Our work highlights that CHIKV became the most prevalent arbovirus in the city of Rio de Janeiro in March 2016. Sequenced CHIKV samples revealed the presence of the ECSA genotype, which is likely circulating Brazil for up to one year before detection by surveillance systems. Of note, both un- and biased sequencing technologies were used in this study. VirCapSeq16. enhanced our sequencing capacity over 600-times in comparison to unbiased high throughput sequencing, with respect to the average depth per bp.
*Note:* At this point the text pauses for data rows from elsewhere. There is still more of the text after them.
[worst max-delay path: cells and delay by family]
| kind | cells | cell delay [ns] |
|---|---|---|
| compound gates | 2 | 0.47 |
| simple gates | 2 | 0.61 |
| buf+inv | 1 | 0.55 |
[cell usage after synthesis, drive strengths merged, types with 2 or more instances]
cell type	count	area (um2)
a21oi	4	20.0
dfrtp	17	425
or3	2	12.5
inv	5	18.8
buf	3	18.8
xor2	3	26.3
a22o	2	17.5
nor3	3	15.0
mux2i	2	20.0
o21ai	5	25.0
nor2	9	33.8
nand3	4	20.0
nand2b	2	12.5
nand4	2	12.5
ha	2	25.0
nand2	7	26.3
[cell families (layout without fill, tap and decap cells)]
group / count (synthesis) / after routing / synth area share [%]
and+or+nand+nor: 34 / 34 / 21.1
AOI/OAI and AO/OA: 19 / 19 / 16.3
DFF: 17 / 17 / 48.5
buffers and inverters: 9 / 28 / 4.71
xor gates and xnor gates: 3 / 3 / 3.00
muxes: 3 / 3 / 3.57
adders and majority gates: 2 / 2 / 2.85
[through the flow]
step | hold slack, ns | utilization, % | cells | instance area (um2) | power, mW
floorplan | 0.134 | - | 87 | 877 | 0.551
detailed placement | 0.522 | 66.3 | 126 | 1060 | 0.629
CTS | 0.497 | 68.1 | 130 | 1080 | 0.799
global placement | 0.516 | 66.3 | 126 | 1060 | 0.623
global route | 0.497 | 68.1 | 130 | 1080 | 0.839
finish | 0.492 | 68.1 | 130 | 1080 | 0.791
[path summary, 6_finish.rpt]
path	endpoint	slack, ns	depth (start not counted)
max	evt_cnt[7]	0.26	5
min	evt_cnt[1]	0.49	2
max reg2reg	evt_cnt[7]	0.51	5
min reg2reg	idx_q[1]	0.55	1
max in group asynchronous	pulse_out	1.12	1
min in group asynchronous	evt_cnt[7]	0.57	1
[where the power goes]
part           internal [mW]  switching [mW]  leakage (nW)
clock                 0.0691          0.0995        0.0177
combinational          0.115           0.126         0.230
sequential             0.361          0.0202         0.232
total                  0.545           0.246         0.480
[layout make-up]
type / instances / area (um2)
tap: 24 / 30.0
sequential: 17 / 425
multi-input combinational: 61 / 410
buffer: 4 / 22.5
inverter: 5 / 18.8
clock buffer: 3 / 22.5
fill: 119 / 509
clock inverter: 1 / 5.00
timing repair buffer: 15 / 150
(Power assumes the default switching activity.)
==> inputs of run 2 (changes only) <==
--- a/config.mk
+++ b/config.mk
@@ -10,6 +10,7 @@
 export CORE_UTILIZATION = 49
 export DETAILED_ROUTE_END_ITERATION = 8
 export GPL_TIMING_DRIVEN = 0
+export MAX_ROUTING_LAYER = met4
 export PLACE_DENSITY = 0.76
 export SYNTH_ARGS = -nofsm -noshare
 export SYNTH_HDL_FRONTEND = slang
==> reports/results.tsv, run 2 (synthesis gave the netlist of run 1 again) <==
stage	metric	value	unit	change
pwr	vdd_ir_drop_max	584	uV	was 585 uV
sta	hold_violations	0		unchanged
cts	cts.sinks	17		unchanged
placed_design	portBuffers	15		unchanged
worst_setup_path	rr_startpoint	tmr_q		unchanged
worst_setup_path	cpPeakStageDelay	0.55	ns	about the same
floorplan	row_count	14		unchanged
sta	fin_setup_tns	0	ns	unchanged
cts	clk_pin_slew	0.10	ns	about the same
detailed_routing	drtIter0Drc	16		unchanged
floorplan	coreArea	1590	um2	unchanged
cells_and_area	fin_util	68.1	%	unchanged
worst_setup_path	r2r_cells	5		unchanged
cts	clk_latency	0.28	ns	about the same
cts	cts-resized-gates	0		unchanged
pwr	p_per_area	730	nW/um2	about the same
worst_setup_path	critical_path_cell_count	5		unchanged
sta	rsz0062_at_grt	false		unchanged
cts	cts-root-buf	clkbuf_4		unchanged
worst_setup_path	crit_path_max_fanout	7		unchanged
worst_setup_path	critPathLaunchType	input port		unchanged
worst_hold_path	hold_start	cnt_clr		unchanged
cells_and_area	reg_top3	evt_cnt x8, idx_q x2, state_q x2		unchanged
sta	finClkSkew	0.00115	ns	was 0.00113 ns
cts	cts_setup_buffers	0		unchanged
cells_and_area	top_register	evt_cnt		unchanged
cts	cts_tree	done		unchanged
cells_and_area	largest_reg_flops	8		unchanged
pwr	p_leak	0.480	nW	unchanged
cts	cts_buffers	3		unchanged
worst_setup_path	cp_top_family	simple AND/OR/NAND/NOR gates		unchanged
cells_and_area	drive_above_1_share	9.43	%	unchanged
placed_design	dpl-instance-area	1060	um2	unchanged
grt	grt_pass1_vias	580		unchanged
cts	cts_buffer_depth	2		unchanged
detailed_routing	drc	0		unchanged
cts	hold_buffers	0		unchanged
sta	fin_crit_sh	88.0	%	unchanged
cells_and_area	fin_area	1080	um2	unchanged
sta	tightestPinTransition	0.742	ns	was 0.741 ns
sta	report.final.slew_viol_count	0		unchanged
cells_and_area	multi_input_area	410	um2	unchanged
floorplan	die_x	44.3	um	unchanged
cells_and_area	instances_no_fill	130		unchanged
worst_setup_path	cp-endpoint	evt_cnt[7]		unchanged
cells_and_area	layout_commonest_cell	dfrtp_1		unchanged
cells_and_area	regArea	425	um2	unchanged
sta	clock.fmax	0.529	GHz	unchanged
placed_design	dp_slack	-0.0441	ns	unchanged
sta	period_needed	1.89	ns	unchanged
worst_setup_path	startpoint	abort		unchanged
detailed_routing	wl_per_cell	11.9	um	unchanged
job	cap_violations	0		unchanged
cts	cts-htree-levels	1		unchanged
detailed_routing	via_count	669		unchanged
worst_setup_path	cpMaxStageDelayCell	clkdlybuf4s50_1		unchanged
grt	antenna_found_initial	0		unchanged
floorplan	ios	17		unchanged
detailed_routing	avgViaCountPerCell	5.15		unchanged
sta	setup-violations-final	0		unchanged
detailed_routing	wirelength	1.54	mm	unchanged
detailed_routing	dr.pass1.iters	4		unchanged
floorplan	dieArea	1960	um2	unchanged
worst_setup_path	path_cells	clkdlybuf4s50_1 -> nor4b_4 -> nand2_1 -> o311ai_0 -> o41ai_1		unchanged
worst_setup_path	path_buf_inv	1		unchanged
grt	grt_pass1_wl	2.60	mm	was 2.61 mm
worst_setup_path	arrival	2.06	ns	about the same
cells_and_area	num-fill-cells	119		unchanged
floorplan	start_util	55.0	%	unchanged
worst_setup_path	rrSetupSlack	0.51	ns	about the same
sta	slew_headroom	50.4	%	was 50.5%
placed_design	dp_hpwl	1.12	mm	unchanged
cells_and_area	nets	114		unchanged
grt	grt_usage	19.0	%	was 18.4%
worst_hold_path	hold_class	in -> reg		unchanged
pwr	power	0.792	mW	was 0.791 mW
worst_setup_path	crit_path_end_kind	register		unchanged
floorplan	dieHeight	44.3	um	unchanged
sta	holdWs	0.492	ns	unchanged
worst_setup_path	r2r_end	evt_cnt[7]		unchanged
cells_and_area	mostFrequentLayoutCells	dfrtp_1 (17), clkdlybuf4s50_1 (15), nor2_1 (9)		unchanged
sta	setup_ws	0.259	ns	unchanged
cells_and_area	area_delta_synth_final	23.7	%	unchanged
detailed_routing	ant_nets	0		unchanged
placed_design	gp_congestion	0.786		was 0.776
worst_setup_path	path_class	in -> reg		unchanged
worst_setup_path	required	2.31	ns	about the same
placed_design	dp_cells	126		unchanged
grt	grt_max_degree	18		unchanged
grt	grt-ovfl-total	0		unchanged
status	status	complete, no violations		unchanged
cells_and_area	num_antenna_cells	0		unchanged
==> config.mk <==
export PLATFORM = sky130hd
export DESIGN_NAME = axi_lite_xbar_1ton
export DESIGN_NICKNAME = d
export VERILOG_FILES = /design/src/rtl/axi_lite_xbar_1ton.sv
export SDC_FILE = /design/constraint.sdc
export NUM_CORES = 1
export LEC_CHECK = 0
export ABC_AREA = 1
export CORE_AREA = 5 5 254 256
export DETAILED_ROUTE_END_ITERATION = 6
export DIE_AREA = 0 0 259 261
export HOLD_SLACK_MARGIN = 0.06
export PLACE_DENSITY = 0.48
export SKIP_LAST_GASP = 1
export SYNTH_ARGS = -nofsm -noshare
export SYNTH_HDL_FRONTEND = slang
export SYNTH_SLANG_ARGS = --single-unit
export TNS_END_PERCENT = 1
==> constraint.sdc <==
create_clock -name clk -period 8.6 [get_ports clk]
set_input_delay 2.58 -clock clk [delete_from_list [all_inputs] [get_ports clk]]
set_output_delay 2.58 -clock clk [all_outputs]
set_load 0.02 [all_outputs]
Altogether, we showed here a consistant CHIKV activity in Rio de Janeiro since 2016, a probable introduction of the ECSA genotype in Brazil and Rio de Janeiro up to a year earlier than previously thought. Periods of cryptic transmission, desmonstrated here for CHIKV, reinforce the importance of the continuous surveillance activity along with genomic data to provide timely information to orientate effective public health responses.